Poi gli attacchi subiti da parte di diversi esponenti del mondo del calcio, fra cui quello del patron della Fiorentina, Andrea Della Valle, che lo ha definito "farabutto". Per cui, in risposta, Rinaudo ha così commentato parlando a Tuttomercatoweb.com: "Dispiace che Rossi si sia fatto male, so cosa significa perché ho vissuto dei momenti come lui. Ho subito tre interventi in un anno e mezzo. Capisco la rabbia, ma questo è il calcio. E io ho la coscienza pulita, ho fatto un intervento come tanti. E dalle immagini, che ieri ho visto un bel po' di volte, si capisce bene cosa è successo. Mentre arrivavo io, già Rossi aveva fatto un movimento strano con il ginocchio, che era già in torsione non naturale. E' successo a Rossi e la cosa viene amplificata ancora di più perché è capitata a un patrimonio del nostro calcio. Ma l'arbitro era a tre metri...".
Secondo Rinaudo, nel momento in cui ha colpito il giocatore viola, il ginocchio era già girato in una posizione innaturale. Tanto che alla domanda se è possibile che Rossi si sia fatto male da solo, l'ex difensore di Napoli e Juventus, ha precisato: "Ho visto le immagini, probabilmente sì. Ma non voglio parlare come hanno fatto altri senza sapere. Quando arrivavo io lui era già in una posizione non naturale, poi c'è stato un contatto normalissimo".
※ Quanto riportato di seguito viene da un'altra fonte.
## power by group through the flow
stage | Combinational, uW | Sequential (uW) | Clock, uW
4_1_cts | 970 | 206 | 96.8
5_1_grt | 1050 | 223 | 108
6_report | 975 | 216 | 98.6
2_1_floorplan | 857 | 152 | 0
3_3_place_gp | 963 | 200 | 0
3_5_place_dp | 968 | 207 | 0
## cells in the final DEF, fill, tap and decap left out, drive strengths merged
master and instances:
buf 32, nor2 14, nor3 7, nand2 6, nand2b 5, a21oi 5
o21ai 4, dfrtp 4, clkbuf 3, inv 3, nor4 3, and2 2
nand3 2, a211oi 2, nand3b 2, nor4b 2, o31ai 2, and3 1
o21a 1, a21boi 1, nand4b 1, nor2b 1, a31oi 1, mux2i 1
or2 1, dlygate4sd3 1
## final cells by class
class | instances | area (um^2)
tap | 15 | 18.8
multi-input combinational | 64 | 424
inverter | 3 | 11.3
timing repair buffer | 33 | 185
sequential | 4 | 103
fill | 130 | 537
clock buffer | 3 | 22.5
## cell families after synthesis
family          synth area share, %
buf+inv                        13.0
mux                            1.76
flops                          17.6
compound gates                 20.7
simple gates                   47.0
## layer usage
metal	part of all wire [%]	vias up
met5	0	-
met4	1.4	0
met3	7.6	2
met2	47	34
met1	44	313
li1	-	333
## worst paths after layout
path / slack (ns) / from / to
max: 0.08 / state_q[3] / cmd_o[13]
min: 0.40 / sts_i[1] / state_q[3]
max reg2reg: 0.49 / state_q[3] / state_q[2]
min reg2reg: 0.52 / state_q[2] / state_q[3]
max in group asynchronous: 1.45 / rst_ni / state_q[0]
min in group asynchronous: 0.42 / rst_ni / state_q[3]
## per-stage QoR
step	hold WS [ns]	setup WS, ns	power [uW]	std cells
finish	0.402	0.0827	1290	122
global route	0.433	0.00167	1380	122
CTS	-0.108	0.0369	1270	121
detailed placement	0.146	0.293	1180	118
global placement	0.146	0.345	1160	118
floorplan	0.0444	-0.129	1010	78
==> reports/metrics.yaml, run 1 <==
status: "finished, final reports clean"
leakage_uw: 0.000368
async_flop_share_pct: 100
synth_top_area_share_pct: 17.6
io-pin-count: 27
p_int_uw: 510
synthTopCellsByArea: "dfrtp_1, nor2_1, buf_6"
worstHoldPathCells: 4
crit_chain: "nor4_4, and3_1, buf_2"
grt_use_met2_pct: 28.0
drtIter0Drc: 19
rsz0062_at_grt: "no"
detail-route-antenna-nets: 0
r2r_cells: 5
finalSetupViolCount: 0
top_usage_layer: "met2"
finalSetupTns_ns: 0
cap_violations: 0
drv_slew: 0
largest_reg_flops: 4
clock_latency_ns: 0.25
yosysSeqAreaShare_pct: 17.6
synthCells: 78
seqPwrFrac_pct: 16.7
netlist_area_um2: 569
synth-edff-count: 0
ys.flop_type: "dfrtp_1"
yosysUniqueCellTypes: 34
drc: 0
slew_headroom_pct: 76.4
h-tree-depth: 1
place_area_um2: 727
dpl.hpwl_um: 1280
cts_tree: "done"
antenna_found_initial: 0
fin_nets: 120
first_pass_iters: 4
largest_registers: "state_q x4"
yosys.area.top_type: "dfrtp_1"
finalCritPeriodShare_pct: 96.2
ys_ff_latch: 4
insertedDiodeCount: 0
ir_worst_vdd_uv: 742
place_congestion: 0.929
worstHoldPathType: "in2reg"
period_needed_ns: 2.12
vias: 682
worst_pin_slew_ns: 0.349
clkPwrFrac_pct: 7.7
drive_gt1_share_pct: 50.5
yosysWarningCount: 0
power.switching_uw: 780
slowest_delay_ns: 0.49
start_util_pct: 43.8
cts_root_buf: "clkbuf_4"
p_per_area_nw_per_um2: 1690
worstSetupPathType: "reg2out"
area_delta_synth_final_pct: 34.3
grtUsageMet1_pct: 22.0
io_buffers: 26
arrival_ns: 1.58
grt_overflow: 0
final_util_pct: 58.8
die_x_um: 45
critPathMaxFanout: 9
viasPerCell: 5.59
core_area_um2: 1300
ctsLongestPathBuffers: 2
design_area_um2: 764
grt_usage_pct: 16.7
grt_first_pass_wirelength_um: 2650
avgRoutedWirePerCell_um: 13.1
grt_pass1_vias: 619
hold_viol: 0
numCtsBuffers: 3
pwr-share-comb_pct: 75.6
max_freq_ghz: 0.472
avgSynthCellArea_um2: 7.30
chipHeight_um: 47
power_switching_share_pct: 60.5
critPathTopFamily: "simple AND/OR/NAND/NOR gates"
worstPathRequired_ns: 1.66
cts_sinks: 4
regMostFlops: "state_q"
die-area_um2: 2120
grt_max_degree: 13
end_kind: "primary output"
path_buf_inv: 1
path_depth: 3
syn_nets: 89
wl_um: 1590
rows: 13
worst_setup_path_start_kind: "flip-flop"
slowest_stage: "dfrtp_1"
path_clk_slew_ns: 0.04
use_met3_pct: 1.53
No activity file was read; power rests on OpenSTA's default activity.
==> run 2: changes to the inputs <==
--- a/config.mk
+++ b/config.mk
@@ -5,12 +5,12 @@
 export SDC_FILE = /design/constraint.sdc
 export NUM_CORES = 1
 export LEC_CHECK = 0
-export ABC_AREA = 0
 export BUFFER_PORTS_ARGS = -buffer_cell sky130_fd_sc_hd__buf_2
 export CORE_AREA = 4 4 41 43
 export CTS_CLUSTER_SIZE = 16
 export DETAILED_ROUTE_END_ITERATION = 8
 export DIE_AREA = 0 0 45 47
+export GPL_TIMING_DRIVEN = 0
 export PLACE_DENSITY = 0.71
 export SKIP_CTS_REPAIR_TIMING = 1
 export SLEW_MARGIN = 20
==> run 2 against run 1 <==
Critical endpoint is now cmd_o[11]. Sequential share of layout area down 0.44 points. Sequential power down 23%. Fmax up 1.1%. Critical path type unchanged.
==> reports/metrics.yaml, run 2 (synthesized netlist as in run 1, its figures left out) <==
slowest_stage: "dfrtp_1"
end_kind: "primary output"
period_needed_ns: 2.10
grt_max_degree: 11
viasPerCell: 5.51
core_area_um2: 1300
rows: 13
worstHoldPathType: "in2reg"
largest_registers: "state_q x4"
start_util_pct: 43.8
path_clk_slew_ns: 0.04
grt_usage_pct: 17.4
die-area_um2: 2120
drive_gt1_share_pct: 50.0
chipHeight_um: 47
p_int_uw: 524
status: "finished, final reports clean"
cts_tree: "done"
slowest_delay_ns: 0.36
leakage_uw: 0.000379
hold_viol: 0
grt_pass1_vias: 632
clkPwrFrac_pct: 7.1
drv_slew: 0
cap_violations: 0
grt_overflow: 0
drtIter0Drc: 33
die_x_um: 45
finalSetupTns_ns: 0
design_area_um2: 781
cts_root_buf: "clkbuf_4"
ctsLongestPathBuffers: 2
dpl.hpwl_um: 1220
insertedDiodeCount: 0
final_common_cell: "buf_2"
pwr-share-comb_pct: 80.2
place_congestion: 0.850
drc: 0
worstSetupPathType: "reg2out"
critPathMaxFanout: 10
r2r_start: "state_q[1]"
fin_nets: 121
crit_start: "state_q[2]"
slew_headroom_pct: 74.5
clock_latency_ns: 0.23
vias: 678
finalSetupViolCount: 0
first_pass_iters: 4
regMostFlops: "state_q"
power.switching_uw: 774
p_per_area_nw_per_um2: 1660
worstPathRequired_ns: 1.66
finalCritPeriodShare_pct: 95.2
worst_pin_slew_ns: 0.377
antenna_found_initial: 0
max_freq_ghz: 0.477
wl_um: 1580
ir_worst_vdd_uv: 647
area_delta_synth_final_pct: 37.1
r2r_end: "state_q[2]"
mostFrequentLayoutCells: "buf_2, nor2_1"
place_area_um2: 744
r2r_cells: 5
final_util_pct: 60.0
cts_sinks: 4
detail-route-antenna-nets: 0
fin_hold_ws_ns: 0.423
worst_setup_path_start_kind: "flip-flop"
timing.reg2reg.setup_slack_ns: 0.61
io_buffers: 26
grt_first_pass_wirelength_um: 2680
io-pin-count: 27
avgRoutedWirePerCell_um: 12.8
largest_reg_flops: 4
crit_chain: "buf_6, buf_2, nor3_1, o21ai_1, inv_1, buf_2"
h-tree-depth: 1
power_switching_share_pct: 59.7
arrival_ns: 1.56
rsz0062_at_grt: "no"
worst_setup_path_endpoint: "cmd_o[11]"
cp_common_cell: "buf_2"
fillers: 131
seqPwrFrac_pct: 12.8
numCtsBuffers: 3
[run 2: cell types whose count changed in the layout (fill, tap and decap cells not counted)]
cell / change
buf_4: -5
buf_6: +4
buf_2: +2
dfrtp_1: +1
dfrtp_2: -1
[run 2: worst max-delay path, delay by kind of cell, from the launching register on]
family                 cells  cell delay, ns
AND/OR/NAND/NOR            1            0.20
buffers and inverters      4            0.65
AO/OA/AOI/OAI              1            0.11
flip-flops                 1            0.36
Rinaudo si sente offeso dalle accuse gratuite e dalle brutte parole: "Prima di parlare dovrebbero contare fino a dieci. In campo non ho chiesto scusa perché il momento della partita era abbastanza concitato, con l'arbitro ho protestato e poi si era creata una mischia. Avrei voluto chiedere scusa a Rossi dopo la partita, ma tanta gente della Fiorentina, tra cui dirigenti, hanno inveito contro di me a livello personale. E questo non lo accetto. Vengo dalla strada, da una famiglia con un'educazione e dei grandi principi. Si possono chiamare come vogliono, ma non accetto le accuse". E ancora: "Chiamerò Rossi, avrei voluto chiedergli scusa ma non me lo hanno permesso. Di questi falli se ne vedono migliaia. Quanti giocatori fanno dei falli e non chiedono scusa? Ieri Gonzalo Rodriguez ha commesso un fallo più deciso del mio e se n'è andato senza dire nulla. Per Rossi mi dispiace, ma ho la coscienza pulita. E il calcio è un gioco in cui gli infortuni ci possono stare. Ci sono passato anch'io. Chiedo scusa a Rossi perché mi porta a farlo l'educazione, ma non perché mi sento in difficoltà. So cosa si passa in questi momenti, perché li ho vissuti. Ma quando Leandro Rinaudo si è fatto male non c'è stato tutto questo caos...".
Infine, una battuta su Della Valle che, in modo non appropriato per un dirigente di calcio, ha pesantemente offeso il giocatore del Livorno: "Non m'interessano le sue scuse. A cosa servono le scuse dopo certe parole? Sicuramente da una persona come lui, che dovrebbe dare l'esempio, non mi aspetto certe parole. Ma ognuno è libero di fare quello che vuole... Della Valle si è sentito di dire quelle parole, io rispondo che può essere il presidente della Fiorentina, ma queste cose non le accetto. Le sue parole comunque non mi hanno toccato in alcun modo".